Orbs, which are essentially electric vertical takeoff and landing (eVTOL) aircraft, are novel in how they operate and the technology they use presents the military with new use cases for old problems. Orbs can be manned or unmanned and incorporate non-traditional electric or hybrid propulsion. During a virtual panel hosted by AFWERX Accelerate, military leaders discussed how orbs could be used in future contingency response and personnel recovery missions. 

“There are times where I really wish I had some options, right, some more volume, some extra kind of hip pocket strategies to enhance that mission and one of the things we’re looking at is, you know, the replacing of different things but also the enhancing and extending of current capabilities,” Lt. Col. Martin Salinas, mission design lead USAF, said. 

The Air Force is shifting its operating concept to meet the demands of great power competition which involves moving sustained forces under attack, Col. Peter White, Commander 563D rescue group USAF, said. To do this, the Air Force needs to be leaner and lighter but they are facing challenges with oil requirements, personnel to maintain complicated aircraft, spare parts, and coverage areas. White says all of these can be overcome using orbs. 
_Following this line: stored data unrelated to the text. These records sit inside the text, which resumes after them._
<file path="config.mk">
export PLATFORM = sky130hd
export DESIGN_NAME = sc_match_scorer
export DESIGN_NICKNAME = d
export VERILOG_FILES = /design/src/rtl/sc_match_scorer.sv
export SDC_FILE = /design/constraint.sdc
export NUM_CORES = 1
export LEC_CHECK = 0
export BUFFER_PORTS_ARGS = -buffer_cell sky130_fd_sc_hd__buf_4
export CAP_MARGIN = 20
export CORE_MARGIN = 1
export CORE_UTILIZATION = 30
export CTS_CLUSTER_DIAMETER = 80
export DETAILED_ROUTE_END_ITERATION = 10
export HOLD_SLACK_MARGIN = 0.05
export SLEW_MARGIN = 15
export SYNTH_ARGS = -nofsm -noshare
export SYNTH_HDL_FRONTEND = slang
export SYNTH_SLANG_ARGS = --single-unit
</file>
<file path="constraint.sdc">
create_clock -name clk -period 19.3 [get_ports clk]
set_clock_uncertainty 0.05 [all_clocks]
set_input_delay 3.86 -clock clk [delete_from_list [all_inputs] [get_ports clk]]
set_output_delay 3.86 -clock clk [all_outputs]
set_load 0.02 [all_outputs]
</file>
==> src/rtl/muldiv_ctrl.sv <==
// Iterative mult/div unit with HI/LO registers and pipeline stall control.
// Ports: clk/rst, EX-stage decode + operands in; stall, busy, hilo_we, Hi_out, Lo_out out.
module muldiv_ctrl (
  input  logic        clk,
  input  logic        rst,
  input  logic        start,
  input  logic [5:0]  op_ex,
  input  logic [5:0]  func_ex,
  input  logic [31:0] busA_ex,
  input  logic [31:0] busB_ex,
  input  logic        xiaoc_ex,
  output logic        stall,
  output logic        busy,
  output logic        hilo_we,
  output logic [31:0] Hi_out,
  output logic [31:0] Lo_out
);

  localparam logic [1:0] S_IDLE = 2'd0;
  localparam logic [1:0] S_RUN  = 2'd1;
  localparam logic [1:0] S_FIX  = 2'd2;

  localparam logic [5:0] F_MULT  = 6'b011000;
  localparam logic [5:0] F_MULTU = 6'b011001;
  localparam logic [5:0] F_DIV   = 6'b011010;
  localparam logic [5:0] F_DIVU  = 6'b011011;
  localparam logic [5:0] F_MTHI  = 6'b010001;
  localparam logic [5:0] F_MTLO  = 6'b010011;
  localparam logic [5:0] F_MFHI  = 6'b010000;
  localparam logic [5:0] F_MFLO  = 6'b010010;

  logic [1:0]  state;
  logic [4:0]  cnt;
  logic [31:0] hi_acc;
  logic [31:0] lo_acc;
  logic [31:0] opb;
  logic        is_div;
  logic        neg_res;
  logic        neg_rem;
  logic        div0;

  logic is_r;
  logic d_mult, d_multu, d_div, d_divu;
  logic d_mthi, d_mtlo, d_mf;
  logic d_iter, d_any;
  logic live, go, mt_ok;

  assign is_r    = (op_ex == 6'b000000);
  assign d_mult  = is_r & (func_ex == F_MULT);
  assign d_multu = is_r & (func_ex == F_MULTU);
  assign d_div   = is_r & (func_ex == F_DIV);
  assign d_divu  = is_r & (func_ex == F_DIVU);
  assign d_mthi  = is_r & (func_ex == F_MTHI);
  assign d_mtlo  = is_r & (func_ex == F_MTLO);
  assign d_mf    = is_r & ((func_ex == F_MFHI) | (func_ex == F_MFLO));
  assign d_iter  = d_mult | d_multu | d_div | d_divu;
  assign d_any   = d_iter | d_mthi | d_mtlo | d_mf;

  assign live  = start & ~xiaoc_ex;
  assign go    = live & ~busy & d_iter;
  assign mt_ok = live & ~busy & (d_mthi | d_mtlo);

  // rst gates stall so a frozen pipeline is released during reset
  assign stall = ~rst & busy & live & d_any;

  // Operand conditioning: magnitudes for signed ops
  logic        sgn;
  logic        a_neg, b_neg;
  logic [31:0] a_abs, b_abs;

  assign sgn   = d_mult | d_div;
  assign a_neg = sgn & busA_ex[31];
  assign b_neg = sgn & busB_ex[31];
  assign a_abs = a_neg ? -busA_ex : busA_ex;
  assign b_abs = b_neg ? -busB_ex : busB_ex;

  // Multiply step: {hi_acc, lo_acc} shifts right, lo_acc holds multiplier
  logic [32:0] m_sum;
  assign m_sum = {1'b0, hi_acc} + (lo_acc[0] ? {1'b0, opb} : 33'd0);

  // Restoring divide step: hi_acc = partial remainder, lo_acc = dividend/quotient
  logic [32:0] d_sh;
  logic [32:0] d_diff;
  logic        d_ok;
  assign d_sh   = {hi_acc, lo_acc[31]};
  assign d_diff = d_sh - {1'b0, opb};
  assign d_ok   = ~d_diff[32];

  // Sign correction
  logic [63:0] prod;
  logic [63:0] prod_fix;
  logic [31:0] quo_fix;
  logic [31:0] rem_fix;
  assign prod     = {hi_acc, lo_acc};
  assign prod_fix = neg_res ? -prod : prod;
  assign quo_fix  = div0 ? 32'hFFFF_FFFF : (neg_res ? -lo_acc : lo_acc);
  // For a zero divisor the remainder is |dividend|, so this restores busA_ex
  assign rem_fix  = neg_rem ? -hi_acc : hi_acc;

  always_ff @(posedge clk) begin
    if (rst) begin
      state   <= S_IDLE;
      cnt     <= 5'd0;
      busy    <= 1'b0;
      hilo_we <= 1'b0;
      Hi_out  <= 32'd0;
      Lo_out  <= 32'd0;
      hi_acc  <= 32'd0;
      lo_acc  <= 32'd0;
      opb     <= 32'd0;
      is_div  <= 1'b0;
      neg_res <= 1'b0;
      neg_rem <= 1'b0;
      div0    <= 1'b0;
    end else begin
      hilo_we <= 1'b0;
      unique case (state)
        S_IDLE: begin
          if (go) begin
            state   <= S_RUN;
            busy    <= 1'b1;
            cnt     <= 5'd31;
            hi_acc  <= 32'd0;
            is_div  <= d_div | d_divu;
            neg_res <= a_neg ^ b_neg;
            neg_rem <= a_neg;
            div0    <= (d_div | d_divu) & (busB_ex == 32'd0);
            if (d_div | d_divu) begin
              lo_acc <= a_abs;
              opb    <= b_abs;
            end else begin
              lo_acc <= b_abs;
              opb    <= a_abs;
            end
          end else if (mt_ok) begin
            hilo_we <= 1'b1;
            if (d_mthi) Hi_out <= busA_ex;
            if (d_mtlo) Lo_out <= busA_ex;
          end
        end
        S_RUN: begin
          if (is_div) begin
            hi_acc <= d_ok ? d_diff[31:0] : d_sh[31:0];
            lo_acc <= {lo_acc[30:0], d_ok};
          end else begin
            hi_acc <= m_sum[32:1];
            lo_acc <= {m_sum[0], lo_acc[31:1]};
          end
          cnt <= cnt - 5'd1;
          if (cnt == 5'd0) state <= S_FIX;
        end
        S_FIX: begin
          state   <= S_IDLE;
          busy    <= 1'b0;
          hilo_we <= 1'b1;
          if (is_div) begin
            Lo_out <= quo_fix;
            Hi_out <= rem_fix;
          end else begin
            Hi_out <= prod_fix[63:32];
            Lo_out <= prod_fix[31:0];
          end
        end
        default: begin
          state <= S_IDLE;
          busy  <= 1'b0;
        end
      endcase
    end
  end

endmodule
“We need the ability to spoke out of a hub and to get as far forward on the battlespace as possible to provide responsive CSAR coverage for our fighter bomber,” White said. “So orbs, like I said, can really really help mitigate some of these problems. I see that obviously with low POL [petroleum, oil, lubricants] and parts requirements, solid-state technology, all this well to reduce the number of personnel needed to maintain aircraft, as well as the size of the CSAR spoke that we would put forward on in the battlespace.” 
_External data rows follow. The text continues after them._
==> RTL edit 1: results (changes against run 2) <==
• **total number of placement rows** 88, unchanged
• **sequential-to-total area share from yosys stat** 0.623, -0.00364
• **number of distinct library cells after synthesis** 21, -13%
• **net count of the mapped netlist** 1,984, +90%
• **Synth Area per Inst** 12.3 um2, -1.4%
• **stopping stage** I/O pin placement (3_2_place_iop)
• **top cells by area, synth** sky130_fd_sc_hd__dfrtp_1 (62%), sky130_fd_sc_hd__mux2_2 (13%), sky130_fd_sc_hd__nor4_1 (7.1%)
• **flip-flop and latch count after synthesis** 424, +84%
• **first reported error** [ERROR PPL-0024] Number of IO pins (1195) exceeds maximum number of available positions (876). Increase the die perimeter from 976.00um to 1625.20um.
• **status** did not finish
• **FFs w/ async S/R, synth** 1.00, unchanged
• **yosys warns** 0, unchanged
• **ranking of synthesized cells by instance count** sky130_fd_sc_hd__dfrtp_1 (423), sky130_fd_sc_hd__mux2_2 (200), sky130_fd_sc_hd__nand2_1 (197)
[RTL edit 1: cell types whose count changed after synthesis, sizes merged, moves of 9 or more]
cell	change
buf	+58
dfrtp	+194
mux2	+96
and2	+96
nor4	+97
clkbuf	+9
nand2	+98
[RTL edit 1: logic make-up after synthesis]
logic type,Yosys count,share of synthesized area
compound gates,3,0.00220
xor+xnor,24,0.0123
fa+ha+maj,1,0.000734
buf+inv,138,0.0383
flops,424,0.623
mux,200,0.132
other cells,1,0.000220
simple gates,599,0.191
$ cat config.mk
export PLATFORM = sky130hd
export DESIGN_NAME = sad_best_match
export DESIGN_NICKNAME = d
export VERILOG_FILES = /design/src/rtl/sad_pkg.sv /design/src/rtl/sad_min_reg.sv /design/src/rtl/sad_best_match.sv
export SDC_FILE = /design/constraint.sdc
export NUM_CORES = 1
export LEC_CHECK = 0
export ABC_AREA = 0
export CAP_MARGIN = 25
export CORE_ASPECT_RATIO = 0.8
export CORE_MARGIN = 1
export CORE_UTILIZATION = 54
export CTS_CLUSTER_DIAMETER = 120
export DETAILED_ROUTE_END_ITERATION = 6
export GPL_ROUTABILITY_DRIVEN = 1
export GPL_TIMING_DRIVEN = 0
export HOLD_SLACK_MARGIN = 0.15
export PLACE_DENSITY = 0.85
export SLEW_MARGIN = 20
export SYNTH_ARGS = -nofsm -noshare
export SYNTH_HDL_FRONTEND = slang
export SYNTH_SLANG_ARGS = --single-unit
$ cat constraint.sdc
create_clock -name clk -period 5.5 [get_ports clk]
set_input_delay 1.1 -clock clk [delete_from_list [all_inputs] [get_ports clk]]
set_output_delay 1.1 -clock clk [all_outputs]
set_load 0.02 [all_outputs]
$ cat src/rtl/sad_pkg.sv
// Shared constants and state type for the SAD best-match search controller.
package sad_pkg;

    localparam int SAD_W   = 10;
    localparam int SAD_MAX = 1020;

    typedef enum logic [1:0] {
        IDLE,
        RUN,
        DONE
    } sad_bm_state_t;

endpackage

$ cat src/rtl/sad_min_reg.sv
// Running-minimum register: remembers the smallest SAD seen so far and its candidate index.
module sad_min_reg #(
    parameter int ADDR_W = 2,
    parameter int SAD_W  = sad_pkg::SAD_W
) (
    input  logic              clk,
    input  logic              rst,
    input  logic              clear,
    input  logic              load,
    input  logic              first,
    input  logic [SAD_W-1:0]  value,
    input  logic [ADDR_W-1:0] index,
    output logic [SAD_W-1:0]  best_value,
    output logic [ADDR_W-1:0] best_index
);

    // Strict less-than keeps the earliest (lowest) index on ties.
    always_ff @(posedge clk) begin
        if (rst) begin
            best_value <= '0;
            best_index <= '0;
        end else if (clear) begin
            best_value <= '1;
            best_index <= '0;
        end else if (load && (first || (value < best_value))) begin
            best_value <= value;
            best_index <= index;
        end
    end

endmodule

$ cat src/rtl/sad_best_match.sv
// Block-matching search controller: sweeps candidate addresses into the SAD unit and
// reports the candidate with the smallest SAD through a start/done handshake.
module sad_best_match #(
    parameter int ADDR_W     = 2,
    parameter int NUM_CAND   = 4,
    parameter int SAD_W      = sad_pkg::SAD_W,
    parameter int SAD_LAT    = 1,
    parameter bit EARLY_EXIT = 1'b1
) (
    input  logic              clk,
    input  logic              rst,
    input  logic              start,
    output logic [ADDR_W-1:0] address,
    input  logic [SAD_W-1:0]  sad,
    output logic              busy,
    output logic              done,
    output logic [ADDR_W-1:0] best_addr,
    output logic [SAD_W-1:0]  best_sad
);

    import sad_pkg::*;

    localparam int                WCNT_W    = (SAD_LAT > 0) ? $clog2(SAD_LAT + 1) : 1;
    localparam logic [WCNT_W-1:0] LAT       = WCNT_W'(SAD_LAT);
    localparam logic [ADDR_W-1:0] LAST_ADDR = ADDR_W'(NUM_CAND - 1);

    sad_bm_state_t     state;
    logic [WCNT_W-1:0] wcnt;
    logic              start_search;
    logic              sample;
    logic              last_sample;

    assign start_search = (state == IDLE) && start;
    assign sample       = (state == RUN) && (wcnt == LAT);
    assign last_sample  = (address == LAST_ADDR) || (EARLY_EXIT && (sad == '0));

    // The wait counter lets the SAD unit settle SAD_LAT cycles on each address before sampling.
    always_ff @(posedge clk) begin
        if (rst) begin
            state   <= IDLE;
            address <= '0;
            wcnt    <= '0;
            busy    <= 1'b0;
            done    <= 1'b0;
        end else begin
            done <= 1'b0;
            case (state)
                IDLE: begin
                    if (start) begin
                        state   <= RUN;
                        address <= '0;
                        wcnt    <= '0;
                        busy    <= 1'b1;
                    end
                end
                RUN: begin
                    if (!sample) begin
                        wcnt <= wcnt + 1'b1;
                    end else if (last_sample) begin
                        state <= DONE;
                        busy  <= 1'b0;
                        done  <= 1'b1;
                    end else begin
                        address <= address + 1'b1;
                        wcnt    <= '0;
                    end
                end
                DONE: begin
                    state <= IDLE;
                end
                default: begin
                    state <= IDLE;
                end
            endcase
        end
    end

    sad_min_reg #(
        .ADDR_W (ADDR_W),
        .SAD_W  (SAD_W)
    ) u_min (
        .clk        (clk),
        .rst        (rst),
        .clear      (start_search),
        .load       (sample),
        .first      (address == '0),
        .value      (sad),
        .index      (address),
        .best_value (best_sad),
        .best_index (best_addr)
    );

endmodule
Using orbs could also come at a lower price point which could increase the size of the CSAR force, White said. Current CSAR operations are limited by the number of personnel required and the time it takes them to relocate. 

“What does that look like to me, its orb CSAR spokes forward and across the battlespace that are operating with five to ten maintainers and operators total in small geographic locations that are able to pick up and move within hours of being tasked to new locations,” White said. “That’s drastically different from our current construct with limited numbers. CSAR spokes, roughly 30 ish possibly more operators and maintainers, in locations that take hours to move, or I should say I’m sorry days to move, to geographically limited areas. So again that operational kind of moving the chess pieces on the board I think orbs can play a big part in providing us the agility required.”
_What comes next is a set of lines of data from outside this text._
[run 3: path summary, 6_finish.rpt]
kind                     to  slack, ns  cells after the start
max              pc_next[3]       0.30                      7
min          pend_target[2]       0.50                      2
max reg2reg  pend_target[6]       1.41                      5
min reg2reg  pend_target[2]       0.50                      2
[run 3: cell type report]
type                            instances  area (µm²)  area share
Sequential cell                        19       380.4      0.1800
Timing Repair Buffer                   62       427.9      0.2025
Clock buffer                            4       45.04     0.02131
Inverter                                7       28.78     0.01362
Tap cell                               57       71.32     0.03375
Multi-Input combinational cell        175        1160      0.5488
===== config.mk =====
export PLATFORM = sky130hd
export DESIGN_NAME = uart_tx_frame
export DESIGN_NICKNAME = d
export VERILOG_FILES = /design/src/rtl/uart_tx_frame.sv
export SDC_FILE = /design/constraint.sdc
export NUM_CORES = 1
export LEC_CHECK = 0
export CAP_MARGIN = 10
export CORE_MARGIN = 10
export CORE_UTILIZATION = 30
export CTS_BUF_LIST = sky130_fd_sc_hd__clkbuf_2 sky130_fd_sc_hd__clkbuf_4 sky130_fd_sc_hd__clkbuf_8
export CTS_CLUSTER_SIZE = 20
export DETAILED_ROUTE_END_ITERATION = 12
export GPL_ROUTABILITY_DRIVEN = 0
export GPL_TIMING_DRIVEN = 1
export PLACE_DENSITY_LB_ADDON = 0.12
export SETUP_SLACK_MARGIN = 0.05
export SYNTH_ARGS = -nofsm -noshare
export SYNTH_HDL_FRONTEND = slang
export SYNTH_SLANG_ARGS = --single-unit

===== constraint.sdc =====
create_clock -name clk_50mhz -period 2.7 [get_ports clk_50mhz]
set_input_delay 0.81 -clock clk_50mhz [delete_from_list [all_inputs] [get_ports clk_50mhz]]
set_output_delay 0.81 -clock clk_50mhz [all_outputs]
set_load 0.02 [all_outputs]
[src/rtl/csr_access_unit.sv]
// CSR access front-end: S0 reads the CSR combinationally and accepts, S1 holds the old value
// and issues the RMW write on response handoff. One request per cycle, one cycle latency.
module csr_access_unit
    import csr_access_unit_pkg::*;
#(
    parameter int XLEN       = 32,
    parameter int NW_WIDTH   = 2,
    parameter int UUID_WIDTH = 16,
    parameter int ADDR_BITS  = 12
) (
    input  logic                  clk,
    input  logic                  reset,

    input  logic                  req_valid,
    output logic                  req_ready,
    input  logic [UUID_WIDTH-1:0] req_uuid,
    input  logic [NW_WIDTH-1:0]   req_wid,
    input  logic [1:0]            req_op,
    input  logic [ADDR_BITS-1:0]  req_addr,
    input  logic [XLEN-1:0]       req_src,
    input  logic                  req_src_zero,

    output logic                  csr_read_enable,
    output logic [UUID_WIDTH-1:0] csr_read_uuid,
    output logic [NW_WIDTH-1:0]   csr_read_wid,
    output logic [ADDR_BITS-1:0]  csr_read_addr,
    input  logic [XLEN-1:0]       csr_read_data_ro,
    input  logic [XLEN-1:0]       csr_read_data_rw,

    output logic                  csr_write_enable,
    output logic [UUID_WIDTH-1:0] csr_write_uuid,
    output logic [NW_WIDTH-1:0]   csr_write_wid,
    output logic [ADDR_BITS-1:0]  csr_write_addr,
    output logic [XLEN-1:0]       csr_write_data,

    output logic                  rsp_valid,
    input  logic                  rsp_ready,
    output logic [UUID_WIDTH-1:0] rsp_uuid,
    output logic [NW_WIDTH-1:0]   rsp_wid,
    output logic [XLEN-1:0]       rsp_data,
    output logic                  rsp_illegal
);

    logic                  s1_valid;
    logic [UUID_WIDTH-1:0] s1_uuid;
    logic [NW_WIDTH-1:0]   s1_wid;
    logic [ADDR_BITS-1:0]  s1_addr;
    logic [1:0]            s1_op;
    logic [XLEN-1:0]       s1_src;
    logic                  s1_src_zero;
    logic [XLEN-1:0]       s1_old;

    logic            accept;
    logic            handoff;
    logic            forward;
    logic [XLEN-1:0] old0;
    logic [XLEN-1:0] new_data;
    logic            will_write;
    logic            illegal;

    csr_rmw_alu #(.XLEN(XLEN)) u_alu (
        .op          (s1_op),
        .old_data    (s1_old),
        .src         (s1_src),
        .src_zero    (s1_src_zero),
        .addr_prefix (s1_addr[ADDR_BITS-1 -: 2]),
        .new_data    (new_data),
        .will_write  (will_write),
        .illegal     (illegal)
    );

    assign req_ready = ~s1_valid | rsp_ready;
    assign accept    = req_valid & req_ready;
    assign handoff   = s1_valid & rsp_ready;

    assign csr_read_enable = accept;
    assign csr_read_uuid   = req_uuid;
    assign csr_read_wid    = req_wid;
    assign csr_read_addr   = req_addr;

    // Reset gates the write combinationally so a dropped S1 entry never reaches the CSR block.
    assign csr_write_enable = handoff & will_write & ~illegal & ~reset;
    assign csr_write_uuid   = s1_uuid;
    assign csr_write_wid    = s1_wid;
    assign csr_write_addr   = s1_addr;
    assign csr_write_data   = new_data;

    // The CSR block only sees this cycle's write at the next edge, so a dependent read bypasses it.
    assign forward = csr_write_enable & accept & (req_wid == s1_wid) & (req_addr == s1_addr);
    assign old0    = forward ? new_data : (csr_read_data_ro | csr_read_data_rw);

    always_ff @(posedge clk) begin
        if (reset) begin
            s1_valid <= 1'b0;
        end else if (accept) begin
            s1_valid <= 1'b1;
        end else if (handoff) begin
            s1_valid <= 1'b0;
        end
    end

    always_ff @(posedge clk) begin
        if (accept) begin
            s1_uuid     <= req_uuid;
            s1_wid      <= req_wid;
            s1_addr     <= req_addr;
            s1_op       <= req_op;
            s1_src      <= req_src;
            s1_src_zero <= req_src_zero;
            s1_old      <= old0;
        end
    end

    assign rsp_valid   = s1_valid;
    assign rsp_uuid    = s1_uuid;
    assign rsp_wid     = s1_wid;
    assign rsp_data    = s1_old;
    assign rsp_illegal = s1_valid & illegal;

endmodule
[src/rtl/key_pkg.sv]
// Shared definitions for the emulated key-press generator.
// Holds the FSM state encoding, the default timing parameters (125 MHz clock)
// and the debounce delay the generated presses must outlast.
package key_pkg;

    // Press sequencing states
    typedef enum logic [2:0] {
        ST_IDLE       = 3'd0,
        ST_BOUNCE_IN  = 3'd1,
        ST_HOLD       = 3'd2,
        ST_BOUNCE_OUT = 3'd3,
        ST_GAP        = 3'd4
    } key_state_e;

    // 40 ms key debounce at 125 MHz
    localparam logic [31:0] DEBOUNCE_DLY   = 32'd5000000;

    // Defaults: press and gap just exceed the debounce delay
    localparam logic [31:0] DEF_HOLD_MIN   = 32'd5000001;
    localparam logic [31:0] DEF_GAP        = 32'd5000001;
    localparam logic [31:0] DEF_BOUNCE_CNT = 32'd4;
    localparam logic [31:0] DEF_BOUNCE_PER = 32'd12500;

    // Effective press length: the request, but never shorter than the minimum
    function automatic logic [31:0] clamp_hold(input logic [31:0] hold_val,
                                               input logic [31:0] hold_min);
        logic [31:0] res;
        if (hold_val < hold_min) begin
            res = hold_min;
        end else begin
            res = hold_val;
        end
        return res;
    endfunction

endpackage

[src/rtl/key_tick_cnt.sv]
// Loadable 32-bit down-counter with a zero flag; times bounce segments,
// the press hold and the post-press gap.
// Ports:
//   clk, rst_n     clock, asynchronous active-low reset (count clears to 0)
//   load_i         load load_val_i this cycle (has priority over dec_i)
//   dec_i          decrement by one; saturates at zero
//   load_val_i     value to load
//   zero_o         count is zero
module key_tick_cnt (
    input  logic        clk,
    input  logic        rst_n,
    input  logic        load_i,
    input  logic        dec_i,
    input  logic [31:0] load_val_i,
    output logic        zero_o
);

    logic [31:0] cnt_q;

    // Count register: load has priority, decrement stops at zero so it never wraps
    always_ff @(posedge clk or negedge rst_n) begin
        if (!rst_n) begin
            cnt_q <= 32'd0;
        end else if (load_i) begin
            cnt_q <= load_val_i;
        end else if (dec_i && (cnt_q != 32'd0)) begin
            cnt_q <= cnt_q - 32'd1;
        end else begin
            cnt_q <= cnt_q;
        end
    end

    assign zero_o = (cnt_q == 32'd0);

endmodule

[src/rtl/key_press_gen.sv]
// Emulated push-button: on request, drives an active-low key line through a
// bouncy press, a clean hold, a bouncy release and a quiet gap, then pulses done.
// Ports:
//   clk    sole clock
//   rst_n  asynchronous active-low reset; releases the key line at once
//   req    press request, only sampled while idle
//   hold   requested press length in cycles, latched with req
//   busy   high from the cycle after acceptance until done
//   done   one-cycle pulse after the gap ends
//   kout   key line, 0 = pressed, idles at 1
module key_press_gen
    import key_pkg::*;
#(
    parameter logic [31:0] HOLD_MIN   = DEF_HOLD_MIN,
    parameter logic [31:0] GAP        = DEF_GAP,
    parameter logic [31:0] BOUNCE_CNT = DEF_BOUNCE_CNT,
    parameter logic [31:0] BOUNCE_PER = DEF_BOUNCE_PER
) (
    input  logic        clk,
    input  logic        rst_n,
    input  logic        req,
    input  logic [31:0] hold,
    output logic        busy,
    output logic        done,
    output logic        kout
);

    localparam bit          HAS_BOUNCE = (BOUNCE_CNT != 32'd0);
    // A bounce phase has 2*BOUNCE_CNT-1 levels; this is the number still to
    // come after the first one.
    localparam logic [31:0] SEG_LAST   = HAS_BOUNCE ? ((BOUNCE_CNT << 1) - 32'd2) : 32'd0;
    // The counter runs N-1 .. 0, so a phase of N cycles loads N-1
    localparam logic [31:0] PER_LD     = BOUNCE_PER - 32'd1;
    localparam logic [31:0] GAP_LD     = GAP - 32'd1;

    key_state_e  state_q;
    logic [31:0] hold_eff_q;
    logic [31:0] seg_q;
    logic        kout_q;
    logic        busy_q;
    logic        done_q;

    logic [31:0] hold_eff_s;
    logic        cnt_load_d;
    logic        cnt_dec_d;
    logic [31:0] cnt_val_d;
    logic        cnt_zero_s;

    assign hold_eff_s = clamp_hold(hold, HOLD_MIN);

    key_tick_cnt u_tick (
        .clk        (clk),
        .rst_n      (rst_n),
        .load_i     (cnt_load_d),
        .dec_i      (cnt_dec_d),
        .load_val_i (cnt_val_d),
        .zero_o     (cnt_zero_s)
    );

    // Timer control: reload with the length of the phase being entered, else count down
    always_comb begin
        cnt_load_d = 1'b0;
        cnt_dec_d  = 1'b0;
        cnt_val_d  = 32'd0;
        case (state_q)
            ST_IDLE: begin
                if (req) begin
                    cnt_load_d = 1'b1;
                    cnt_val_d  = HAS_BOUNCE ? PER_LD : (hold_eff_s - 32'd1);
                end else begin
                    cnt_load_d = 1'b0;
                end
            end
            ST_BOUNCE_IN: begin
                if (cnt_zero_s) begin
                    cnt_load_d = 1'b1;
                    cnt_val_d  = (seg_q == 32'd0) ? (hold_eff_q - 32'd1) : PER_LD;
                end else begin
                    cnt_dec_d = 1'b1;
                end
            end
            ST_HOLD: begin
                if (cnt_zero_s) begin
                    cnt_load_d = 1'b1;
                    cnt_val_d  = HAS_BOUNCE ? PER_LD : GAP_LD;
                end else begin
                    cnt_dec_d = 1'b1;
                end
            end
            ST_BOUNCE_OUT: begin
                if (cnt_zero_s) begin
                    cnt_load_d = 1'b1;
                    cnt_val_d  = (seg_q == 32'd0) ? GAP_LD : PER_LD;
                end else begin
                    cnt_dec_d = 1'b1;
                end
            end
            ST_GAP: begin
                if (cnt_zero_s) begin
                    cnt_dec_d = 1'b0;
                end else begin
                    cnt_dec_d = 1'b1;
                end
            end
            default: begin
                cnt_load_d = 1'b0;
                cnt_dec_d  = 1'b0;
            end
        endcase
    end

    // Press sequencer with registered key line, busy and done
    always_ff @(posedge clk or negedge rst_n) begin
        if (!rst_n) begin
            state_q    <= ST_IDLE;
            hold_eff_q <= 32'd0;
            seg_q      <= 32'd0;
            kout_q     <= 1'b1;
            busy_q     <= 1'b0;
            done_q     <= 1'b0;
        end else begin
            done_q <= 1'b0;
            case (state_q)
                ST_IDLE: begin
                    if (req) begin
                        hold_eff_q <= hold_eff_s;
                        seg_q      <= SEG_LAST;
                        kout_q     <= 1'b0;
                        busy_q     <= 1'b1;
                        state_q    <= HAS_BOUNCE ? ST_BOUNCE_IN : ST_HOLD;
                    end
                end
                ST_BOUNCE_IN: begin
                    if (cnt_zero_s) begin
                        if (seg_q == 32'd0) begin
                            // last bounce level is already low; hold continues it
                            kout_q  <= 1'b0;
                            state_q <= ST_HOLD;
                        end else begin
                            seg_q  <= seg_q - 32'd1;
                            kout_q <= ~kout_q;
                        end
                    end
                end
                ST_HOLD: begin
                    if (cnt_zero_s) begin
                        kout_q <= 1'b1;
                        seg_q  <= SEG_LAST;
                        state_q <= HAS_BOUNCE ? ST_BOUNCE_OUT : ST_GAP;
                    end
                end
                ST_BOUNCE_OUT: begin
                    if (cnt_zero_s) begin
                        if (seg_q == 32'd0) begin
                            kout_q  <= 1'b1;
                            state_q <= ST_GAP;
                        end else begin
                            seg_q  <= seg_q - 32'd1;
                            kout_q <= ~kout_q;
                        end
                    end
                end
                ST_GAP: begin
                    if (cnt_zero_s) begin
                        busy_q  <= 1'b0;
                        done_q  <= 1'b1;
                        state_q <= ST_IDLE;
                    end
                end
                default: begin
                    kout_q  <= 1'b1;
                    busy_q  <= 1'b0;
                    state_q <= ST_IDLE;
                end
            endcase
        end
    end

    assign kout = kout_q;
    assign busy = busy_q;
    assign done = done_q;

endmodule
LCDR Bill Haywood, UAS program manager for the U.S. Coast Guard (USCG) office of aviation forces, said orbs could be used to supplement search and rescue missions by dropping gear to survivors, monitoring a scene, or operating as an airborne communications platform. 

“To supplement using these orbs for short-range search and rescue, dropping gear to survivors until another asset can come and recover them whether it be a boat or a helicopter, they can get out there on scene monitoring, even just staying airborne for a comms platform, which we’ll launch a fixed-wing asset to go overhead just so we can talk to home base and if you can take that out of the equation, just the amount of money per flight cost to have a C-130 overhead, just so you can talk, that’s not very efficient. If you could have an orb doing that would be fantastic,” Haywood said. 

When developing orbs, the military and industry are focusing on a DevOps model, Capt. Terrence McKenna, 370th Flight Test Squadron, said. This means bringing in operators early in the development phase to create an open communications line to facilitate use cases. They are also conducting experiments backed up by in-depth analysis. 

“Those experiments help us assess possible use cases for existing tech without deriving explicit requirements at the outset so a different take on kind of a traditional acquisitions model that we’re all used to,” McKenna said.